Author
Listed:
- Rudolf S N Fehrmann
- Hendrik J M de Jonge
- Arja ter Elst
- André de Vries
- Anne G P Crijns
- Alida C Weidenaar
- Frans Gerbens
- Steven de Jong
- Ate G J van der Zee
- Elisabeth G E de Vries
- Willem A Kamps
- Robert M W Hofstra
- Gerard J te Meerman
- Eveline S J M de Bont
Abstract
It has been hypothesized that the net expression of a gene is determined by the combined effects of various transcriptional system regulators (TSRs). However, characterizing the complexity of regulation of the transcriptome is a major challenge. Principal component analysis on 17,550 heterogeneous human microarray experiments revealed that 50 orthogonal factors (hereafter called TSRs) are able to capture 64% of the variability in expression in a wide range of experimental conditions and tissues. We identified gene clusters controlled in the same direction and show that gene expression can be conceptualized as a process influenced by a fairly limited set of TSRs.

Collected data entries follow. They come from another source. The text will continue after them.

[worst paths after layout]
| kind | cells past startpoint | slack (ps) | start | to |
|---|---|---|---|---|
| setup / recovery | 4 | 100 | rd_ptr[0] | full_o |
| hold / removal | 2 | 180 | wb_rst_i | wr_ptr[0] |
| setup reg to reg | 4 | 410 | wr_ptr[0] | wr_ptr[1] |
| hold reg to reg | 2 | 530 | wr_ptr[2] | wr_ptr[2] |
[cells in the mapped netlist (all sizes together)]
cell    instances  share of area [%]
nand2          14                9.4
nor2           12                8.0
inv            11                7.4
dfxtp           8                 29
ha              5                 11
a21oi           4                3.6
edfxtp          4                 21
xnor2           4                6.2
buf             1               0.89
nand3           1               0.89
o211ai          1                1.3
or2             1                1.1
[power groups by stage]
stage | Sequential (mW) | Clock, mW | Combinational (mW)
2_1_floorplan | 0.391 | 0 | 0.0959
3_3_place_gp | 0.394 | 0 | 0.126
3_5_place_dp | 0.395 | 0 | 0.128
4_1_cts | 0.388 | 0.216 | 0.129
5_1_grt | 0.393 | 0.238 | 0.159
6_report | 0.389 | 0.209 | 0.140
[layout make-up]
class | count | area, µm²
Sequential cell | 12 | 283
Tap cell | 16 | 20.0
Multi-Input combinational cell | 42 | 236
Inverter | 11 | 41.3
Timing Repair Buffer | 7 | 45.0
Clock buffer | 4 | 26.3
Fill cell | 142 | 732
`src/verilog/wb_mem_pkg.sv`:
```
package wb_mem_pkg;

  //////////////////////////////////////////////////
  // bus widths
  //////////////////////////////////////////////////

  localparam int DATA_W = 16;      // wishbone data word
  localparam int SEL_W  = 2;       // one select line per byte
  localparam int ADDR_W = 32;      // byte address

  //////////////////////////////////////////////////
  // bank geometry
  //////////////////////////////////////////////////

  localparam int BANK_AW    = 11;  // 2048 words per bank
  localparam int BANK_SHIFT = 12;  // bank number starts here

  // host command, 51 bits
  typedef struct packed {
    logic              write;
    logic [ADDR_W-1:0] addr;
    logic [SEL_W-1:0]  sel;
    logic [DATA_W-1:0] wdata;
  } cmd_t;

  // host response, 17 bits
  typedef struct packed {
    logic              was_write;
    logic [DATA_W-1:0] rdata;      // zero for writes
  } rsp_t;

endpackage
```
`src/verilog/host_cmd_port.sv`:
```
`timescale 1ns/10ps

module host_cmd_port (
  input  logic             wb_clk_i,
  input  logic             wb_rst_i,
  // host command side
  input  logic             cmd_req_i,
  input  wb_mem_pkg::cmd_t cmd_i,
  output logic             cmd_ack_o,
  // host response side
  output logic             rsp_req_o,
  output wb_mem_pkg::rsp_t rsp_o,
  input  logic             rsp_ack_i,
  // command queue
  output logic             cq_push_o,
  output wb_mem_pkg::cmd_t cq_data_o,
  input  logic             cq_full_i,
  // response queue
  output logic             rq_pop_o,
  input  wb_mem_pkg::rsp_t rq_data_i,
  input  logic             rq_empty_i
);

  typedef enum logic {CMD_IDLE, CMD_ACK} cmd_state_t;
  typedef enum logic [1:0] {RSP_IDLE, RSP_REQ, RSP_DONE} rsp_state_t;

  cmd_state_t cmd_state;
  rsp_state_t rsp_state;

  //////////////////////////////////////////////////
  // command direction
  //////////////////////////////////////////////////

  assign cq_push_o = (cmd_state == CMD_IDLE) & cmd_req_i & ~cq_full_i;
  assign cq_data_o = cmd_i;            // host holds it stable while req is up
  assign cmd_ack_o = (cmd_state == CMD_ACK);

  always_ff @(posedge wb_clk_i) begin
    if (wb_rst_i) begin
      cmd_state <= CMD_IDLE;
    end else begin
      case (cmd_state)
        CMD_IDLE: if (cq_push_o) cmd_state <= CMD_ACK;
        CMD_ACK:  if (!cmd_req_i) cmd_state <= CMD_IDLE;
        default:  cmd_state <= CMD_IDLE;
      endcase
    end
  end

  //////////////////////////////////////////////////
  // response direction
  //////////////////////////////////////////////////

  assign rsp_req_o = (rsp_state == RSP_REQ);
  assign rsp_o     = rq_data_i;        // head of queue
  assign rq_pop_o  = rsp_req_o & rsp_ack_i;

  always_ff @(posedge wb_clk_i) begin
    if (wb_rst_i) begin
      rsp_state <= RSP_IDLE;
    end else begin
      case (rsp_state)
        RSP_IDLE: if (!rq_empty_i) rsp_state <= RSP_REQ;
        RSP_REQ:  if (rsp_ack_i) rsp_state <= RSP_DONE;
        // host must drop ack before the next request
        RSP_DONE: if (!rsp_ack_i) rsp_state <= rq_empty_i ? RSP_IDLE : RSP_REQ;
        default:  rsp_state <= RSP_IDLE;
      endcase
    end
  end

endmodule

```
`config.mk`:
```
export PLATFORM = sky130hd
export DESIGN_NAME = host_cmd_port
export DESIGN_NICKNAME = d
export VERILOG_FILES = /design/src/verilog/wb_mem_pkg.sv /design/src/verilog/host_cmd_port.sv
export SDC_FILE = /design/constraint.sdc
export NUM_CORES = 1
export LEC_CHECK = 0
export BUFFER_PORTS_ARGS = -buffer_cell sky130_fd_sc_hd__buf_2
export CORE_MARGIN = 10
export CORE_UTILIZATION = 23
export DETAILED_ROUTE_END_ITERATION = 8
export GPL_ROUTABILITY_DRIVEN = 0
export GPL_TIMING_DRIVEN = 0
export PLACE_DENSITY = 0.81
export SETUP_SLACK_MARGIN = 0.1
export SYNTH_ARGS = -nofsm -noshare
export SYNTH_HDL_FRONTEND = slang
export SYNTH_SLANG_ARGS = --single-unit
```
`constraint.sdc`:
```
create_clock -name wb_clk_i -period 1.4 [get_ports wb_clk_i]
set_clock_uncertainty 0.15 [all_clocks]
set_input_delay 0.07 -clock wb_clk_i [delete_from_list [all_inputs] [get_ports wb_clk_i]]
set_output_delay 0.07 -clock wb_clk_i [all_outputs]
set_load 0.01 [all_outputs]
```
==> results.sh, run 1 <==
export IMPL_root_buffer="sky130_fd_sc_hd__clkbuf_4"
export IMPL_min_path_type="in2reg"
export IMPL_synthesis_instances=81
export IMPL_worst_path_largest_cell_delay_ps=540
export IMPL_ys_seq_elements=3
export IMPL_grt_use_total=0.0928
export IMPL_timing_final_ws_setup_ps=162
export IMPL_required_ps=1180
export IMPL_synth_nets=155
export IMPL_netlist_area_sq_um=647
export IMPL_dp_worst_setup_slack_ps=234
export IMPL_post_synthesis_adder_cell_area_fraction=0
export IMPL_route_detailed_drc=0
export IMPL_setup_cp_type="in2out"
export IMPL_drt_vias_per_instance=3.72
export IMPL_synth_most_common_cell="sky130_fd_sc_hd__buf_4"
export IMPL_slew_viol_final=0
export IMPL_synth_enable_flop_cells=0
export IMPL_layout_area_seq_sq_um=61.3
export IMPL_synthSimpleGateAreaFrac=0.0754
export IMPL_critical_path_slowest_stage_cell="sky130_fd_sc_hd__dlygate4sd3_1"
export IMPL_violations_in_the_final_reports="hold timing"
export IMPL_hold_worst_slack_ps=-24.4
export IMPL_maximum_number_of_pins_on_one_net_before_global_route_repair=5
export IMPL_cts_reportedPaths_clkPinSlew_ps=30
export IMPL_cp_arrival_ps=1020
export IMPL_synthMuxAreaShare=0.0174
export IMPL_die_area_sq_um=5330
export IMPL_quantity_of_hold_fixing_buffers_added_after_cts=4
export IMPL_placeableCoreArea_sq_um=2730
export IMPL_stdcell_area_sq_um=1150
export IMPL_layout_cell_share_with_drive_strength_beyond_1=0.916
export IMPL_io_pin_count=146
export IMPL_max_transition_margin=0.883
export IMPL_critical_path_peak_fanout=2
export IMPL_yosys_area_share_xor_xnor=0.0135
export IMPL_multiInputGateArea_sq_um=85.1
export IMPL_crit_path_start_kind="primary input"
export IMPL_rrSetupSlack_ps=240
export IMPL_number_of_port_buffers=77
export IMPL_tritoncts_num_buffers=3
export IMPL_synth_commonest_cells="68 x sky130_fd_sc_hd__buf_4, 3 x sky130_fd_sc_hd__dfxtp_1, 3 x sky130_fd_sc_hd__nor3b_1"
export IMPL_crit_start="cq_full_i"
export IMPL_timing_setup_tns_ps=0
export IMPL_postSynth_topFlopCell="sky130_fd_sc_hd__dfxtp_1"
export IMPL_grt_pass1_vias=817
export IMPL_nNetsFinal=241
export IMPL_placement_rows=19
export IMPL_placedCellCount=189
export IMPL_synth_largest_area_cell="sky130_fd_sc_hd__buf_4"
export IMPL_power_leakage_uw=0.000724
export IMPL_worst_pin_slew_ps=174
export IMPL_cpMostUsedCell="sky130_fd_sc_hd__buf_2"
export IMPL_r2r_start="rsp_state[0]$_SDFFE_PP0P_"
export IMPL_end_kind="output pin"
export IMPL_synth_top_family_by_area="buffers and inverters"
export IMPL_post_dp_area_sq_um=1070
export IMPL_final_period_minus_worst_setup_slack_ps=1240
export IMPL_rsz0062_at_grt="yes"
export IMPL_syn_to_final_growth_pct=77.8
export IMPL_non_filler_cells_final=197
export IMPL_post_drt_wl_per_cell_um=15.1
export IMPL_power_per_cell_area_nw_per_um2=529
export IMPL_max_cap_viol_count=0
export IMPL_netlist_area_leader_share=0.789
export IMPL_rr_worst_depth=2
export IMPL_cts_repair_timing_setup_buffer_count=0
export IMPL_dr_first_iter_drc_count=2
export IMPL_n_antenna_cell=0
export IMPL_vdd_drop_max_mv=0.440
export IMPL_crit_reg2reg_capture="rsp_state[0]$_SDFFE_PP0P_"
export IMPL_finalHoldViolations=1
export IMPL_grt_antenna_before_repair=0
export IMPL_fp_dieH_um=73.0
export IMPL_main_area_contributors_after_synthesis="sky130_fd_sc_hd__buf_4 79%, sky130_fd_sc_hd__dfxtp_1 9.3%, sky130_fd_sc_hd__nor3b_1 3.5%"
export IMPL_achievable_frequency_mhz=808
export IMPL_grt_overflow=0
export IMPL_crit_chain="dlygate4sd3_1, buf_2, nor3b_2, buf_2"
export IMPL_route_vias_total=732
export IMPL_synth_compound_area_share=0.0116
export IMPL_tritoncts="yes"
export IMPL_finalWirelength_um=2980
export IMPL_initial_utilization=0.237
export IMPL_yosysWarningCount=0
export IMPL_drt_pass1_iter_count=2
export IMPL_global_route_wire_length_before_repair_um=3950
export IMPL_die_width_um=73.0
export IMPL_ant_nets=0
export IMPL_cts_sink_count=3
export IMPL_synth_sequential_area_ratio=0.0928
export IMPL_finalCritPeriodShare=0.884
export IMPL_fraction_of_registers_with_async_set_or_reset_after_synthesis=0
export IMPL_clock_insertion_delay_worst_skew_ps=240
export IMPL_run_status="finished with violations"
export IMPL_synth_cell_types=9
export IMPL_fillCellCount=272
export IMPL_cts_htree_levels=1
export IMPL_setup_viol=0
export IMPL_cts_buffer_depth=2
export IMPL_syn_area_per_cell_sq_um=7.99
export IMPL_capture_point_of_the_critical_path="cq_push_o"
cell type report:
type                    count  area share
multi-input cells          10      0.0740
flip-flops and latches      3      0.0533
clock buffers               4      0.0229
repair buffers             81       0.372
plain buffers              68       0.444
well taps                  31      0.0337
worst max-delay path: cells and delay by family:
kind          cells  cell delay (ps)
simple gates      1              130
buf+inv           3              820
routing by layer:
| metal | share of wire | vias up | track usage | wire length [um] |
|---|---|---|---|---|
| li1 | - | 352 | - | - |
| met1 | 0.23 | 299 | 0.0634 | 686 |
| met2 | 0.53 | 77 | 0.168 | 1580 |
| met3 | 0.23 | 4 | 0.0857 | 687 |
| met4 | 0.0084 | 0 | 0.0380 | 25 |
| met5 | 0 | - | 0 | 0 |
worst min path at each step:
| stage | start | endpoint | slack (ps) | cells after the start |
|---|---|---|---|---|
| 2_1_floorplan | wb_rst_i | rsp_state[1]$_SDFFE_PP0P_ | -4 | 1 |
| 4_1_cts | rq_empty_i | rsp_state[0]$_SDFFE_PP0P_ | -30 | 3 |
| 5_1_grt | rq_empty_i | rsp_state[0]$_SDFFE_PP0P_ | -10 | 3 |
| 6_report | rq_empty_i | rsp_state[0]$_SDFFE_PP0P_ | -20 | 3 |
| 3_5_place_dp | wb_rst_i | rsp_state[1]$_SDFFE_PP0P_ | 140 | 2 |
| 3_3_place_gp | wb_rst_i | rsp_state[1]$_SDFFE_PP0P_ | 130 | 2 |
flip-flops by register name, summed over array words and instances, names as in the netlist:
| register | flops |
|---|---|
| rsp_state | 2 |
| cmd_ack_o | 1 |
through the flow:
stage / utilization / total power, uW
after floorplan: - / 322
final: 0.421 / 608
after global routing: 0.421 / 642
after CTS: 0.416 / 617
after detailed placement: 0.392 / 450
after global placement: 0.392 / 447
power breakdown:
group / switching, uW / internal, uW
clock: 46.5 / 107
combinational: 136 / 219
sequential: 6.53 / 93.2
total: 189 / 419
cells in the final DEF (no fill, tap or decap), drive strengths merged:
master,Yosys,layout
nor2b,2,2
clkbuf,0,4
xnor2,1,1
dlymetal6s4s,0,1
buf,68,145
mux2,1,1
dfxtp,3,3
or4,1,1
dlygate4sd3,0,3
nor3b,3,3
o31ai,1,1
and2,1,1
cell families after synthesis:
group / count (synthesis)
xor gates and xnor gates: 1
AOI/OAI and AO/OA: 1
buffers and inverters: 68
muxes: 1
and+or+nand+nor: 7
DFF: 3
what timing repair did:
action | 4_1_cts | 5_1_grt
setup endpoints to repair | 0 | 3
endpoints found under the hold margin | 3 | 1
resized for setup | 0 | 4
(Power assumes the default switching activity.)
==> run 2, diff against run 1 <==
==> constraint.sdc (replaced) <==
create_clock -name wb_clk_i -period 1.4 [get_ports wb_clk_i]
set_clock_uncertainty 0.15 [all_clocks]
set_input_delay 0.21 -clock wb_clk_i [delete_from_list [all_inputs] [get_ports wb_clk_i]]
set_output_delay 0.21 -clock wb_clk_i [all_outputs]
set_load 0.01 [all_outputs]
==> run 2 against run 1 <==
- the run now ends clean
- fmax is 3.5% lower
- core utilization is 0.64 points lower
- hold slack better by 55 ps
- global-route usage is 0.30 points lower
- die area stayed put
- cell area is 1.5% lower
- highest routed layer unchanged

Furthermore, TSRs can be linked to biological functions, as we demonstrate a strong relation between TSR-related gene clusters and biological functionality as well as cellular localization, i.e. gene products of similarly regulated genes by a specific TSR are located in identical parts of a cell. Using 3,934 diverse mouse microarray experiments we found striking similarities in transcriptional system regulation between human and mouse. Our results give biological insights into regulation of the cellular transcriptome and provide a tool to characterize expression profiles with highly reliable TSRs instead of thousands of individual genes, leading to a >500-fold reduction of complexity with just 50 TSRs. This might open new avenues for those performing gene expression profiling studies.
Suggested Citation
Rudolf S N Fehrmann & Hendrik J M de Jonge & Arja ter Elst & André de Vries & Anne G P Crijns & Alida C Weidenaar & Frans Gerbens & Steven de Jong & Ate G J van der Zee & Elisabeth G E de Vries & Will, 2008.
"A New Perspective on Transcriptional System Regulation (TSR): Towards TSR Profiling,"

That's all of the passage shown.